→ Exercise
Each line of the material below that holds the word "wire" needs to be copied.

-- Data excerpts follows --

`config.mk`:
```
export PLATFORM = sky130hd
export DESIGN_NAME = xge_tx_sched_flat
export DESIGN_NICKNAME = d
export VERILOG_FILES = /design/src/rtl/xge_tx_sched_if.sv /design/src/rtl/xge_tx_sched.sv /design/src/flat_wrapper.sv
export SDC_FILE = /design/constraint.sdc
export NUM_CORES = 1
export LEC_CHECK = 0
export ABC_AREA = 1
export CAP_MARGIN = 20
export CORE_AREA = 3 3 144 146
export CTS_CLUSTER_DIAMETER = 40
export DETAILED_ROUTE_END_ITERATION = 10
export DIE_AREA = 0 0 147 149
export SYNTH_ARGS = -nofsm -noshare
export SYNTH_HDL_FRONTEND = slang
export SYNTH_SLANG_ARGS = --single-unit
```
`constraint.sdc`:
```
create_clock -name clk_156m25 -period 2.01 [get_ports clk_156m25]
set_clock_uncertainty 0.15 [all_clocks]
set_input_delay 0.402 -clock clk_156m25 [delete_from_list [all_inputs] [get_ports clk_156m25]]
set_output_delay 0.402 -clock clk_156m25 [all_outputs]
set_load 0.01 [all_outputs]
```
`src/rtl/xge_tx_sched_if.sv`:
```
// Source-queue and MAC transmit-side signals of the xge_mac TX packet scheduler.
// The master view belongs to the scheduler; the slave view belongs to the sources and the MAC.
interface xge_tx_sched_if #(
  parameter int N_SRC = 4
);
  logic [N_SRC-1:0]    src_val;
  logic [64*N_SRC-1:0] src_data;
  logic [N_SRC-1:0]    src_sop;
  logic [N_SRC-1:0]    src_eop;
  logic [3*N_SRC-1:0]  src_mod;
  logic [N_SRC-1:0]    src_ren;
  logic                pkt_tx_full;
  logic [63:0]         pkt_tx_data;
  logic                pkt_tx_val;
  logic                pkt_tx_sop;
  logic                pkt_tx_eop;
  logic [2:0]          pkt_tx_mod;

  modport master (
    input  src_val, src_data, src_sop, src_eop, src_mod, pkt_tx_full,
    output src_ren, pkt_tx_data, pkt_tx_val, pkt_tx_sop, pkt_tx_eop, pkt_tx_mod
  );

  modport slave (
    output src_val, src_data, src_sop, src_eop, src_mod, pkt_tx_full,
    input  src_ren, pkt_tx_data, pkt_tx_val, pkt_tx_sop, pkt_tx_eop, pkt_tx_mod
  );
endinterface

```
`src/rtl/xge_tx_sched.sv`:
```
// Packet-granular round-robin scheduler feeding the xge_mac pkt_tx interface from N_SRC
// show-ahead source queues; discards words that arrive without a start-of-packet while idle.
module xge_tx_sched #(
  parameter int N_SRC = 4,
  parameter int ID_W  = 2
) (
  input  logic            clk_156m25,
  input  logic            reset_156m25_n,
  input  logic            sched_en,
  xge_tx_sched_if.master  tx,
  output logic [ID_W-1:0] grant_id,
  output logic            busy,
  output logic [15:0]     drop_cnt
);

  typedef enum logic {IDLE, XFER} state_e;

  state_e          state_q, state_d;
  logic [ID_W-1:0] grant_q, grant_d;
  logic [ID_W-1:0] last_grant_q, last_grant_d;
  logic            first_q, first_d;
  logic [15:0]     drop_cnt_q, drop_cnt_d;
  logic [63:0]     tx_data_q, tx_data_d;
  logic            tx_val_q, tx_val_d;
  logic            tx_sop_q, tx_sop_d;
  logic            tx_eop_q, tx_eop_d;
  logic [2:0]      tx_mod_q, tx_mod_d;

  logic [N_SRC-1:0] cand, viol, ren;
  logic             win_hit, drop_hit;
  logic [ID_W-1:0]  win_id, drop_id;
  logic             head_val, head_sop, head_eop;
  logic [63:0]      head_data;
  logic [2:0]       head_mod;

  assign cand = tx.src_val & tx.src_sop;
  assign viol = tx.src_val & ~tx.src_sop;

  // Round-robin scan starting just after the last completed grant.
  always_comb begin
    win_hit = 1'b0;
    win_id  = '0;
    for (int k = 1; k <= N_SRC; k++) begin
      if (!win_hit && cand[(int'(last_grant_q) + k) % N_SRC]) begin
        win_hit = 1'b1;
        win_id  = ID_W'((int'(last_grant_q) + k) % N_SRC);
      end
    end
  end

  always_comb begin
    drop_hit = 1'b0;
    drop_id  = '0;
    for (int i = N_SRC - 1; i >= 0; i--) begin
      if (viol[i]) begin
        drop_hit = 1'b1;
        drop_id  = ID_W'(i);
      end
    end
  end

  assign head_val  = tx.src_val[grant_q];
  assign head_sop  = tx.src_sop[grant_q];
  assign head_eop  = tx.src_eop[grant_q];
  assign head_data = tx.src_data[64*int'(grant_q) +: 64];
  assign head_mod  = tx.src_mod[3*int'(grant_q) +: 3];

  always_comb begin
    state_d      = state_q;
    grant_d      = grant_q;
    last_grant_d = last_grant_q;
    first_d      = first_q;
    drop_cnt_d   = drop_cnt_q;
    tx_data_d    = '0;
    tx_val_d     = 1'b0;
    tx_sop_d     = 1'b0;
    tx_eop_d     = 1'b0;
    tx_mod_d     = '0;
    ren          = '0;
    case (state_q)
      IDLE: begin
        if (sched_en && win_hit) begin
          grant_d = win_id;
          first_d = 1'b1;
          state_d = XFER;
        end
        // A drop runs independently of the grant and of MAC back-pressure.
        if (drop_hit) begin
          ren[drop_id] = 1'b1;
          if (drop_cnt_q != 16'hFFFF) drop_cnt_d = drop_cnt_q + 16'd1;
        end
      end
      XFER: begin
        if (head_val && !tx.pkt_tx_full) begin
          ren[grant_q] = 1'b1;
          tx_val_d     = 1'b1;
          tx_data_d    = head_data;
          tx_sop_d     = first_q & head_sop;
          tx_eop_d     = head_eop;
          tx_mod_d     = head_eop ? head_mod : 3'd0;
          first_d      = 1'b0;
          if (head_eop) begin
            last_grant_d = grant_q;
            state_d      = IDLE;
          end
        end
      end
      default: state_d = IDLE;
    endcase
  end

  always_ff @(posedge clk_156m25 or negedge reset_156m25_n) begin
    if (!reset_156m25_n) begin
      state_q      <= IDLE;
      grant_q      <= '0;
      last_grant_q <= ID_W'(N_SRC - 1);
      first_q      <= 1'b0;
      drop_cnt_q   <= '0;
      tx_data_q    <= '0;
      tx_val_q     <= 1'b0;
      tx_sop_q     <= 1'b0;
      tx_eop_q     <= 1'b0;
      tx_mod_q     <= '0;
    end else begin
      state_q      <= state_d;
      grant_q      <= grant_d;
      last_grant_q <= last_grant_d;
      first_q      <= first_d;
      drop_cnt_q   <= drop_cnt_d;
      tx_data_q    <= tx_data_d;
      tx_val_q     <= tx_val_d;
      tx_sop_q     <= tx_sop_d;
      tx_eop_q     <= tx_eop_d;
      tx_mod_q     <= tx_mod_d;
    end
  end

  // Pop strobes are combinational; gate them so nothing is popped while reset is held.
  assign tx.src_ren     = reset_156m25_n ? ren : '0;
  assign tx.pkt_tx_data = tx_data_q;
  assign tx.pkt_tx_val  = tx_val_q;
  assign tx.pkt_tx_sop  = tx_sop_q;
  assign tx.pkt_tx_eop  = tx_eop_q;
  assign tx.pkt_tx_mod  = tx_mod_q;
  assign grant_id       = grant_q;
  assign busy           = (state_q == XFER);
  assign drop_cnt       = drop_cnt_q;

endmodule

```
`src/flat_wrapper.sv`:
```
// flat-port wrapper written by rule: the top's interface ports become plain ports
module xge_tx_sched_flat 
#(
  parameter int N_SRC = 4,
  parameter int ID_W  = 2
)
  (clk_156m25, reset_156m25_n, sched_en, grant_id, busy, drop_cnt, tx_src_val, tx_src_data, tx_src_sop, tx_src_eop, tx_src_mod, tx_pkt_tx_full, tx_src_ren, tx_pkt_tx_data, tx_pkt_tx_val, tx_pkt_tx_sop, tx_pkt_tx_eop, tx_pkt_tx_mod);
  xge_tx_sched_if #(.N_SRC(N_SRC)) tx_i ();
  input  logic clk_156m25;
  input  logic reset_156m25_n;
  input  logic sched_en;
  output logic [ID_W-1:0] grant_id;
  output logic busy;
  output logic [15:0] drop_cnt;
  input wire logic [$bits(tx_i.src_val)-1:0] tx_src_val;
  input wire logic [$bits(tx_i.src_data)-1:0] tx_src_data;
  input wire logic [$bits(tx_i.src_sop)-1:0] tx_src_sop;
  input wire logic [$bits(tx_i.src_eop)-1:0] tx_src_eop;
  input wire logic [$bits(tx_i.src_mod)-1:0] tx_src_mod;
  input wire logic [$bits(tx_i.pkt_tx_full)-1:0] tx_pkt_tx_full;
  output wire logic [$bits(tx_i.src_ren)-1:0] tx_src_ren;
  output wire logic [$bits(tx_i.pkt_tx_data)-1:0] tx_pkt_tx_data;
  output wire logic [$bits(tx_i.pkt_tx_val)-1:0] tx_pkt_tx_val;
  output wire logic [$bits(tx_i.pkt_tx_sop)-1:0] tx_pkt_tx_sop;
  output wire logic [$bits(tx_i.pkt_tx_eop)-1:0] tx_pkt_tx_eop;
  output wire logic [$bits(tx_i.pkt_tx_mod)-1:0] tx_pkt_tx_mod;
  assign tx_i.src_val = tx_src_val;
  assign tx_i.src_data = tx_src_data;
  assign tx_i.src_sop = tx_src_sop;
  assign tx_i.src_eop = tx_src_eop;
  assign tx_i.src_mod = tx_src_mod;
  assign tx_i.pkt_tx_full = tx_pkt_tx_full;
  assign tx_src_ren = tx_i.src_ren;
  assign tx_pkt_tx_data = tx_i.pkt_tx_data;
  assign tx_pkt_tx_val = tx_i.pkt_tx_val;
  assign tx_pkt_tx_sop = tx_i.pkt_tx_sop;
  assign tx_pkt_tx_eop = tx_i.pkt_tx_eop;
  assign tx_pkt_tx_mod = tx_i.pkt_tx_mod;
  xge_tx_sched #(.N_SRC(N_SRC), .ID_W(ID_W)) u_core (.clk_156m25(clk_156m25), .reset_156m25_n(reset_156m25_n), .sched_en(sched_en), .tx(tx_i), .grant_id(grant_id), .busy(busy), .drop_cnt(drop_cnt));
endmodule
```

-- Data excerpts concluded --

→ Exercise result
  input wire logic [$bits(tx_i.src_val)-1:0] tx_src_val;
  input wire logic [$bits(tx_i.src_data)-1:0] tx_src_data;
  input wire logic [$bits(tx_i.src_sop)-1:0] tx_src_sop;
  input wire logic [$bits(tx_i.src_eop)-1:0] tx_src_eop;
  input wire logic [$bits(tx_i.src_mod)-1:0] tx_src_mod;
  input wire logic [$bits(tx_i.pkt_tx_full)-1:0] tx_pkt_tx_full;
  output wire logic [$bits(tx_i.src_ren)-1:0] tx_src_ren;
  output wire logic [$bits(tx_i.pkt_tx_data)-1:0] tx_pkt_tx_data;
  output wire logic [$bits(tx_i.pkt_tx_val)-1:0] tx_pkt_tx_val;
  output wire logic [$bits(tx_i.pkt_tx_sop)-1:0] tx_pkt_tx_sop;
  output wire logic [$bits(tx_i.pkt_tx_eop)-1:0] tx_pkt_tx_eop;
  output wire logic [$bits(tx_i.pkt_tx_mod)-1:0] tx_pkt_tx_mod;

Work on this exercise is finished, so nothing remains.